二氧化碳（CO2）是主要的大气环境温室气体之一，对人类未来的生存环境和地球的生态系统造成严重危害, 因此如何有效消减及转化大气中的CO2是当今环境领域的重大课题。本申请项目以提高CO2温室气体分子光助催化转化效率为研究目标，通过在分子水平上构建MFe2O4/Bio-Enzyme (M=Ca, Mg, etc.; BE=CODH, FDH, etc.)偶合仿生催化材料，促进光生载流子的分离效率与迁移速率，从而实现CO2催化活化与还原转化效率的进一步提高。拟采用同位素标记分子探针技术结合多种原位在线谱学手段深入研究有关反应机理，从分子水平上理解体系中的光致电荷行为，揭示CO2分子在催化剂表面-界面的吸附、活化、还原及脱附微观过程机制。本项目的实施将深化人们对温室气体CO2分子在复杂反应条件下酶促光催化还原特性的认识，对CO2温室气体的消减控制和资源化利用具有重要的参考价值与现实意义。

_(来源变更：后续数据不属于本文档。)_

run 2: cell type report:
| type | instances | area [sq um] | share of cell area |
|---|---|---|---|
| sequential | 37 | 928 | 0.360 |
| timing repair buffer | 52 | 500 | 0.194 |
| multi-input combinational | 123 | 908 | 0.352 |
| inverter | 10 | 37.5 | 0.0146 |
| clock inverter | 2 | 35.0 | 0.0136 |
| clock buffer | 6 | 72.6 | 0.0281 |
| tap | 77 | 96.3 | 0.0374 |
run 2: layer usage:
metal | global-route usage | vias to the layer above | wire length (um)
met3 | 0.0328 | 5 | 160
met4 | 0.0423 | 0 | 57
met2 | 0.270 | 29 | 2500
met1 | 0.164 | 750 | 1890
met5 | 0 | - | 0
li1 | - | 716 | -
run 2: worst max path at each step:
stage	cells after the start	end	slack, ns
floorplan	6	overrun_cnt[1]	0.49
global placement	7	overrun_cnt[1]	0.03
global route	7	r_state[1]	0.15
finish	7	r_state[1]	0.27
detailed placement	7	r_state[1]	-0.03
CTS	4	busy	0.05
File: config.mk
export PLATFORM = sky130hd
export DESIGN_NAME = shift_reg_seq
export DESIGN_NICKNAME = d
export VERILOG_FILES = /design/src/rtl/shift_pkg.sv /design/src/rtl/shift_step.sv /design/src/rtl/shift_reg_seq.sv
export SDC_FILE = /design/constraint.sdc
export NUM_CORES = 1
export LEC_CHECK = 0
export CELL_PAD_IN_SITES_DETAIL_PLACEMENT = 1
export CELL_PAD_IN_SITES_GLOBAL_PLACEMENT = 1
export CORE_ASPECT_RATIO = 0.6
export CORE_MARGIN = 5
export CORE_UTILIZATION = 33
export DETAILED_ROUTE_END_ITERATION = 10
export GPL_TIMING_DRIVEN = 1
export PLACE_DENSITY = 0.77
export SLEW_MARGIN = 25
export SYNTH_ARGS = -nofsm -noshare
export SYNTH_HDL_FRONTEND = slang
export SYNTH_HIERARCHICAL = 1
export SYNTH_SLANG_ARGS = --single-unit
File: constraint.sdc
create_clock -name clk -period 1.59 [get_ports clk]
set_clock_uncertainty 0.1 [all_clocks]
set_input_delay 0.159 -clock clk [delete_from_list [all_inputs] [get_ports clk]]
set_output_delay 0.159 -clock clk [all_outputs]
set_load 0.005 [all_outputs]
File: src/rtl/shift_pkg.sv
// Shared definitions for the iterative shifter: operation codes, FSM states
// and the default operand/shift-amount widths.
package shift_pkg;

    localparam int SH_WIDTH = 32;
    localparam int SH_AMT_W = 5;

    // Codes 101..111 are reserved and act as a hold step.
    typedef enum logic [2:0] {
        OP_SLL = 3'b000,
        OP_SRL = 3'b001,
        OP_SRA = 3'b010,
        OP_ROR = 3'b011,
        OP_ROL = 3'b100
    } shift_op_t;

    typedef enum logic [1:0] {
        IDLE  = 2'b00,
        SHIFT = 2'b01,
        DONE  = 2'b10
    } shift_state_t;

endpackage

File: src/rtl/shift_step.sv
// Combinational single-position step of the shifter; the sequencer applies it
// once per clock to its own register.
module shift_step
    import shift_pkg::*;
#(
    parameter int WIDTH = SH_WIDTH
) (
    input  logic [2:0]       op,
    input  logic [WIDTH-1:0] value,
    output logic [WIDTH-1:0] next_value
);

    // NOTE: the default assignment before the case keeps this process free of
    // latches, including for the reserved op codes.
    always_comb begin
        next_value = value;
        case (op)
            OP_SLL:  next_value = {value[WIDTH-2:0], 1'b0};
            OP_SRL:  next_value = {1'b0, value[WIDTH-1:1]};
            OP_SRA:  next_value = {value[WIDTH-1], value[WIDTH-1:1]};
            OP_ROR:  next_value = {value[0], value[WIDTH-1:1]};
            OP_ROL:  next_value = {value[WIDTH-2:0], value[WIDTH-1]};
            default: next_value = value;
        endcase
    end

endmodule

File: src/rtl/shift_reg_seq.sv
// Iterative shifter for the multicycle datapath: captures an operand, shift
// count and op on start, applies one bit position per clock, pulses done.
module shift_reg_seq
    import shift_pkg::*;
#(
    parameter int WIDTH = SH_WIDTH,
    parameter int SHW   = SH_AMT_W
) (
    input  logic             clk,
    input  logic             reset,
    input  logic             start,
    input  logic [2:0]       op,
    input  logic [WIDTH-1:0] data_in,
    input  logic [SHW-1:0]   shamt,
    output logic             busy,
    output logic             done,
    output logic [WIDTH-1:0] data_out
);

    shift_state_t     state;
    shift_state_t     state_next;
    logic [WIDTH-1:0] value_q;
    logic [WIDTH-1:0] step_value;
    logic [SHW-1:0]   count_q;
    logic [2:0]       op_q;
    logic             accept;

    // A new request is taken only when no operation is in flight.
    assign accept = start && (state == IDLE || state == DONE);

    shift_step #(
        .WIDTH (WIDTH)
    ) u_step (
        .op         (op_q),
        .value      (value_q),
        .next_value (step_value)
    );

    // NOTE: sequential state uses non-blocking assignments so every register
    // samples the pre-edge values of its peers.
    always_ff @(posedge clk) begin
        if (reset) begin
            state <= IDLE;
        end else begin
            state <= state_next;
        end
    end

    always_comb begin
        state_next = state;
        case (state)
            IDLE, DONE: begin
                if (accept) begin
                    state_next = (shamt == '0) ? DONE : SHIFT;
                end else begin
                    state_next = IDLE;
                end
            end
            SHIFT: begin
                if (count_q == SHW'(1)) begin
                    state_next = DONE;
                end
            end
            default: state_next = IDLE;
        endcase
    end

    // The counter is at least 1 throughout SHIFT, so the decrement never wraps.
    always_ff @(posedge clk) begin
        if (reset) begin
            value_q <= '0;
            count_q <= '0;
            op_q    <= '0;
        end else if (accept) begin
            value_q <= data_in;
            count_q <= shamt;
            op_q    <= op;
        end else if (state == SHIFT) begin
            value_q <= step_value;
            count_q <= count_q - SHW'(1);
        end
    end

    always_comb begin
        busy     = 1'b0;
        done     = 1'b0;
        data_out = value_q;
        case (state)
            SHIFT:   busy = 1'b1;
            DONE:    done = 1'b1;
            default: ;
        endcase
    end

    a_busy_done_exclusive: assert property (
        @(posedge clk) disable iff (reset) !(busy && done)
    );

    a_count_nonzero_in_shift: assert property (
        @(posedge clk) disable iff (reset) (state == SHIFT) |-> (count_q != '0)
    );

endmodule

# [Word level (Yosys, flattened, before mapping)]
# Index checks and enable logic that the tools add are counted.
[word_totals] regBits=42 input_bits=43 output_inout_bits=34 word_cells=37
[op_classes] add_sub_neg=1 eq_ne=9 mux=11 reduce_logical=11
[ops] cell="32-bit one-hot mux with 5 select lines" n=1
[ops] cell="32-bit 2-to-1 mux" n=2
[ops] cell="5-bit 2-to-1 mux" n=2
[ops] cell="3-bit by 2-bit equality test with 1-bit output, second input constant" n=2
[ops] cell="2-bit 2-to-1 mux" n=3
[ops] cell="6-bit nonzero test" n=1
[ops] cell="5-bit by 1-bit equality test with 1-bit output, second input constant" n=1
[ops] cell="5-bit logical NOT" n=1
[ops] cell="5-bit nonzero test" n=1
[ops] cell="5-bit by 1-bit subtractor with 5-bit output, second input constant" n=1
[ops] cell="2-bit != test, second input constant" n=2
[ops] cell="2-bit one-hot mux with 2 select lines" n=1
[ops] cell="3-bit by 1-bit equality test with 1-bit output, second input constant" n=1
[ops] cell="3-bit equality test, second input constant" n=1
[ops] cell="3-bit logical NOT" n=1
[ops] cell="3-bit AND reduction" n=1
[ops] cell="2-bit by 1-bit equality test with 1-bit output, second input constant" n=1
[ops] cell="2-bit equality test, second input constant" n=1
[ops] cell="2-bit logical NOT" n=1
[ops] cell="1-bit 2-to-1 mux" n=2
[ops] cell="2-bit AND reduction" n=1
[ops] cell="2-bit nonzero test" n=1
[ops] cell="2-bit OR reduction" n=1
[ops] cell="1-bit logical AND" n=1
[ops] cell="1-bit logical OR" n=1

# [Logic depth before layout (Yosys ltp)]
# Gate-level depths: netlist (run 1).
[logic_depth] word_depth=5 mapped_depth=7

# [Modules after synthesis]
# The synthesis (run 1) kept the hierarchy.
[modules_own_cells] mod="shift_reg_seq" n_inst=1 cells_per_inst=201 area_each_um2=1707.9 seq_area_each_um2=840.8
[modules_own_cells] mod="shift_step" n_inst=1 cells_per_inst=115 area_each_um2=887.1 seq_area_each_um2=0.0

# [Least setup slack after synthesis (run 1)]
# No wires, ideal clock.
[synth_path] path_type="register to register" start="register op_q[2]" end="register value_q[10], in the netlist data_out[10]" setup_ps=132 arrival_time_ps=1212 required_ps=1358 slack_ps=146 path_stages_with_launch=7 period_less_slack_ps=1444 cell_sequence="dfxtp_1 buf_2 buf_4 mux2i_1 a21oi_2 a22oi_1 a21oi_1"
[synth_between] elab_chain_len=4 elab_cells_between_ends=10 cone_classes="4 x eq/ne; 3 x mux; 3 x reduce/logical"
[synth_rtl] element="start, declared" line="shift_reg_seq.sv:25" text="logic [2:0] op_q;"
[synth_rtl] element="start signal, assigned" line="shift_reg_seq.sv:77" text="op_q <= op;"
[synth_rtl] element="3-bit equality test (tied with other cells)" line="shift_step.sv:17" text="case (op)"
[synth_rtl] element="32-bit one-hot mux with 5 select lines (*)" line="shift_step.sv:17"
[synth_rtl] element="named net step_value[10]" line="shift_reg_seq.sv:23" text="logic [WIDTH-1:0] step_value;"
[synth_rtl] element="32-bit 2-to-1 mux (*)" line="shift_reg_seq.sv:78" text="end else if (state == SHIFT) begin"
[synth_rtl] element="32-bit 2-to-1 mux (*)" line="shift_reg_seq.sv:74" text="end else if (accept) begin"
[synth_rtl] element="end signal, assigned" line="shift_reg_seq.sv:75" text="value_q <= data_in;"
[synth_rtl] element="end signal, assigned" line="shift_reg_seq.sv:79" text="value_q <= step_value;"
[synth_rtl] element="end, declared" line="shift_reg_seq.sv:22" text="logic [WIDTH-1:0] value_q;"
# The timed path passes the listed nets; every way through them passes the cells marked *. The select of a mux whose other input is x is not followed.
# A chain may end at the register's enable or synchronous reset.

# [Worst setup path after layout (run 1)]
[layout_path] start="register value_q[23], in the netlist data_out[23]" end="output data_out[23]"
[layout_lines] element="end, declared" line="shift_reg_seq.sv:17" text="output logic [WIDTH-1:0] data_out"
# No word-level cell between the ends.

==> metrics, run 1 <==
run status complete, no violations; register share of total power approximately 37%; Ys Warns 6; Syn-to-layout area delta 42.1%; Fin. Hold Viols 0; WL/cell ~18 µm; initial DRC count 108; Highest Clock Rate about 640 MHz; die width 124 µm; DP Wirelength around 6400 µm; TritonRoute pass-1 iters 4; worst-case clock buffer depth 2; pre-CTS WS -0.0994 ns; design area between 3000 and 4000 µm²; Pint 2.40 mW; Mapped Area 2590 µm²; Bufs and invs on worst path 1; peak supply drop between 300 and 400 µV; Worst slew margin around two thirds; diode count 0; post-synthesis mux area share 12.0%; Required @ worst endpoint ~1.3 ns; Top delay family on crit path buffers and inverters; total clock buffers created by CTS 5; pwr dens 965 nW/µm²; Synth area leader dfxtp_1; I/O pins between 70 and 80; CTS tree yes; initial antenna violation count 0; CP Class flop to primary output; sequential share of the synthesized area 32.4%; synthesized flop and latch total 42; Distinct cells, synth 39; Period minus WS final approximately 1.6 ns; Antenna Nets Post-Route 0; crit path capture type primary output; Slew @ Worst Pin ~0.49 ns; input/output buffers 76; crit-path cells clkdlybuf4s50_1; Placer Congestion just over 0.8; clock power share between 20 and 30%; Die ar. 9800 µm²; Synth async-reset ratio 0%; Placed Area 3530 µm²; Post-synth top flop dfxtp_1; H-tree levels 2; setup violation total in the final timing report 0; layout net count 435; Clock transition at path regs about 0.060 ns; largest net degree at the start of global routing 24; Synth top area share ~32%; worst-path maximum fanout 5; HP Class input port to flop; final period utilization a little over nine tenths; final WL about 8800 µm; sw frac between 30% and 40%; Synth Area in Adders 0.964%; Largest stage delay, worst path 0.55 ns; all-layer global routing usage between 10% and 20%; Hold-fix buffers, CTS 0; final core occ between 40% and 50%; Max-Cap Viols 0; largest family of logic cells by synthesized area compound AO/OA/AOI/OAI gates; Critical Path AT approximately 1.3 ns; die extent in y roughly 79 µm; Critical Path Start Type flop; most common cell after layout, fill and taps aside clkdlybuf4s50_1; Core Rows 25; # DRC 0; cell count after synthesis around 320; Switching Power 1.15 mW; DR vias 2695; Area contributors post-synth dfxtp_1 (32%), mux2i_1 (12%), a21oi_2 (10%); first-pass GRT wire length 14600 µm; Synth Net Count between 300 and 400; Initial Util 33.5%; CTS sink cnt 42; Post-synth EDFFs 0; worst setup margin about 0.033 ns; Post-Synth Simple-Gate Area 19.8%; vias in the first global route approximately 2.9k; CP max stage cell clkdlybuf4s50_1; xor/xnor cell area share of the yosys netlist 0%; Final Max Slew Viols 0; Core Box Area a little under 8000 µm²; total gr overflow 0; combinational share of power between 30 and 40%; Via density around 5.4; Synth Area per Inst about 8 µm²; Leakage Power approximately 1.3 nW; root buf cell clkbuf_16; most frequent cells in the layout clkdlybuf4s50_1 (75), nor3_1 (45), dfxtp_1 (39), mux2i_1 (31), a21oi_2 (30); share of post-route cells with drive strength above 1 between 10% and 20%; RSZ-0062 raised after global routing false; clock latency on the worst-skew pair about 0.29 ns; post-synthesis compound-gate area fraction between 20% and 30%
==> routing by layer <==
layer  vias up  part of all wire, %  global-route usage, %
li1       1306                    -                      -
met1      1311                   51                   25.1
met2        67                   43                   27.8
met3        11                  4.3                   4.17
met4         0                  1.1                   4.49
met5         -                    0                      0
==> logic make-up (layout without fill, tap and decap cells) <==
logic type	count (synthesis)	in the layout
AND/OR/NAND/NOR	106	106
buffers and inverters	38	113
flip-flops	42	42
AO/OA/AOI/OAI	97	97
multiplexers	31	31
adder cells (fa/ha/maj)	2	2
==> synth_stat cells, types with 5 or more instances <==
master	number
nor3_1	45
dfxtp_1	42
mux2i_1	31
a21oi_2	30
nand2_1	26
a21oi_1	23
nor2_1	20
a22oi_1	18
o22ai_1	14
buf_2	12
clkbuf_1	11
buf_6	5
==> per-stage QoR <==
step	TNS, ns	total power, mW	std cells	hold slack [ns]
after global placement	-0.171	2.48	490	0.398
after global routing	0	3.76	499	0.377
final	0	3.56	499	0.345
after floorplan	0	2.00	316	0.195
after CTS	0	3.59	499	0.336
after detailed placement	-1.15	2.52	490	0.407
==> state kept, by name (all words and copies together) (netlist names) <==
signal and flops:
count_q 5, data_out 32, op_q 3, state 2
==> path summary, 6_finish.rpt <==
kind / depth (start not counted) / from / endpoint / slack [ns]
max: 1 / data_out[23] / data_out[23] / 0.03
min: 3 / op[0] / op_q[0] / 0.35
max reg2reg: 4 / count_q[0] / state[1] / 0.12
min reg2reg: 2 / data_out[22] / data_out[22] / 0.41
==> power groups by stage <==
stage / sequential [mW] / combinational (mW) / clock (mW)
floorplan: 1.31 / 0.697 / 0
global placement: 1.34 / 1.14 / 0
detailed placement: 1.34 / 1.18 / 0
CTS: 1.32 / 1.19 / 1.08
global route: 1.35 / 1.29 / 1.12
finish: 1.32 / 1.19 / 1.05
==> layout make-up <==
type                    count  area (µm²)
flip-flops and latches     42         845
multi-input cells         236        1550
clock buffers               7         143
repair buffers            100         990
fillers                   941        4070
inverters                   5        21.3
clock inverters             1        5.00
well taps                 108         135
==> what timing repair did <==
item	in CTS	in global routing
endpoints found under the setup margin	1	13
resized for setup	2	3
setup buffers	1	1
pin swaps	0	2
(Power assumes the default switching activity.)
==> inputs of run 2 (changes only) <==
Settings changed: CAP_MARGIN set to 5.
==> results of run 2 <==
No change in the layout: final DEF, timing and power equal those of run 1.
==> edit (config.mk and constraints of run 2) <==
Change the package constant `SH_AMT_W` from 5 to 10.
--- a/src/rtl/shift_pkg.sv
+++ b/src/rtl/shift_pkg.sv
@@ -4,5 +4,5 @@
 
     localparam int SH_WIDTH = 32;
-    localparam int SH_AMT_W = 5;
+    localparam int SH_AMT_W = 10;
 
     // Codes 101..111 are reserved and act as a hold step.
Interface: changed (resized shamt); port bits go from 77 to 82. The function was not compared with the original's and may differ.
==> edit against run 2 <==
  * The run now ends with setup timing left
  * Register-to-register slack lost 0.22 ns
  * Setup slack got worse by 0.13 ns
  * Power grew 9.6%
  * Utilization grew 0.76 points
  * Critical path depth grew 3
  * Sequential cell count rose by 5
  * Synthesized cell count grew 11%
  * Synthesized area is 10% higher
  * Cell area is 11% higher
  * Non-clock buffer count rose by 8
  * Routed wire length rose by 16%
  * Critical endpoint is now count_q[5]
==> edit: results (changes against run 2) <==
----------------------------------------------------
[Routing]
  Drt total wl ... 10300 um (+16%)
  Detailed-router iteration count before antenna repair ... 5 (+1)
  Count of routing violations after the opening detailed-route iteration ... 141 (+31%)
  Amount of wire on met2 after detailed routing ... 4650 um (+21%)

[Clock network]
  Buffers inserted by post-CTS timing repair ... 0 (-1)

[Outcome]
  Failing checks ... setup timing
  Run status ... finished, violations left

[Pwr]
  Largest voltage drop on the vdd net ... 388 uV (+4.6%)
  Internal power ... 2.61 mW (+8.5%)
  Power in sequential cells ... 1.47 mW (+11%)
  Leak pwr ... 1.41 nW (+11%)

[Logic synthesis]
  Sequential area share after synthesis ... 32.9% (+0.52 points)
  Largest cells by area after synthesis ... sky130_fd_sc_hd__dfxtp_1 33%, sky130_fd_sc_hd__mux2i_1 11%, sky130_fd_sc_hd__a21oi_2 9.2%
  Unique masters post-synth ... 43 (+10%)

[GRT]
  Global-route wire length before repair ... 16400 um (+13%)
  Maximum number of pins on one net before global-route repair ... 29 (+21%)
  Total routing usage reported by global routing ... 19.4% (+1.5 points)
  Global-route met1 utilization ... 26.2% (+1.1 points)
  Met3 demand-to-capacity share in global routing ... 5.52% (+1.4 points)
  Via count of the first global-routing pass ... 3113 (+9.1%)

[Worst setup path]
  Worst R2R Start ... count_q[1]
  Endpoint of the most critical register-to-register path ... count_q[5]
  Arr. time, crit path ... 1.77 ns (+0.47 ns)

[Timing]
  Fin worst setup slack ... -0.101 ns (-0.134 ns)
  Total of endpoints with negative setup slack in the final report ... 1 (+1)
  Worst hold slack ... 0.147 ns (-0.198 ns)

[Place]
  Detailed-placement wirelength estimate ... 7360 um (+15%)
  Count of buffers inserted at the top-level ports ... 81 (+6.6%)

[Min path]
  Worst Hold Path EP ... count_q[7]

----------------------------------------------------
[edit: cell families after synthesis]
group / count (synthesis) / synth area share (%)
AND/OR/NAND/NOR: 125 / 21.1
AO/OA/AOI/OAI: 106 / 26.6
flip-flops: 47 / 32.9
buffers and inverters: 39 / 7.00
multiplexers: 31 / 10.9
XOR/XNOR: 2 / 0.613
adder cells (fa/ha/maj): 2 / 0.876
[edit: cell type report]
| cell class | instances | area, um2 |
|---|---|---|
| sequential | 47 | 948 |
| fill | 981 | 4390 |
| clock buffer | 6 | 139 |
| timing repair buffer | 108 | 1090 |
| tap | 112 | 140 |
| multi-input combinational | 266 | 1760 |
| clock inverter | 1 | 5.00 |
| inverter | 5 | 18.8 |
[edit: worst max-delay path, stage by stage (launching register included)]
cell,delay [ns]
sky130_fd_sc_hd__dfxtp_2,0.33
sky130_fd_sc_hd__or4b_4,0.59
sky130_fd_sc_hd__nor2_2,0.14
sky130_fd_sc_hd__nor3_1,0.07
sky130_fd_sc_hd__a2111oi_2,0.35
[edit: worst max-delay path by stage]
| stage | from | end | slack (ns) | cells after the start |
|---|---|---|---|---|
| CTS | count_q[1] | count_q[9] | -0.08 | 4 |
| global route | count_q[1] | count_q[5] | -0.14 | 4 |
| global placement | start | count_q[5] | -0.008 | 5 |
| detailed placement | start | count_q[5] | -0.07 | 5 |
| finish | count_q[1] | count_q[5] | -0.10 | 4 |
| floorplan | count_q[0] | count_q[5] | 0.04 | 4 |
[edit: timing repair]
action	4_1_cts	5_1_grt
resized for setup	3	14
pin swaps	1	4
endpoints found under the setup margin	6	16
[edit: metrics by stage]
step	TNS, ns	instances	instance area [um2]
2_1_floorplan	0	352	2860
3_3_place_gp	-0.00805	538	3900
3_5_place_dp	-0.363	538	3900
4_1_cts	-0.192	545	4050
5_1_grt	-0.303	545	4100
6_report	-0.101	545	4100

Carbon dioxide (CO2) is one of the main greenhouse gases in global environment, which can cause serious harm to the future environment for human survival and the Earth's ecosystem. Thus, how to effectively reduce or convert the atmospheric CO2 is a very important subject in the current academic field of environment science. The submitted proposal aims at improving photocatalytic conversion efficiency of the greenhouse gas molecules CO2 by building MFe2O4 /Bio-Enzyme (M = Ca, Mg, etc.; BE = CODH, FDH, etc.) coupling biomimic catalytic material at the molecular level to promote the separation and migration of photogenerated carriers, in order to achieve further enhanced efficiency of photocatalytic activation and reduction of CO2. Furthermore, isotope-labeled probe technology with a variety of online spectral means will be employed to comprehensively study the reaction mechanisms at the molecular level to understand the microscopic mechanisms of photo-induced charges behavior in the catalytic system, and the processes of adsorption, activation, reduction and desorption of CO2 molecules at the catalyst surface or interface. The implementation of this project will provide people with deep insights into the properties of enzymatic and photocatalytic reduction of the CO2 molecule under complex reaction conditions, which has extremely important practical significance and reference value for abatement, control and resource utilization of CO2, the greenhouse gas.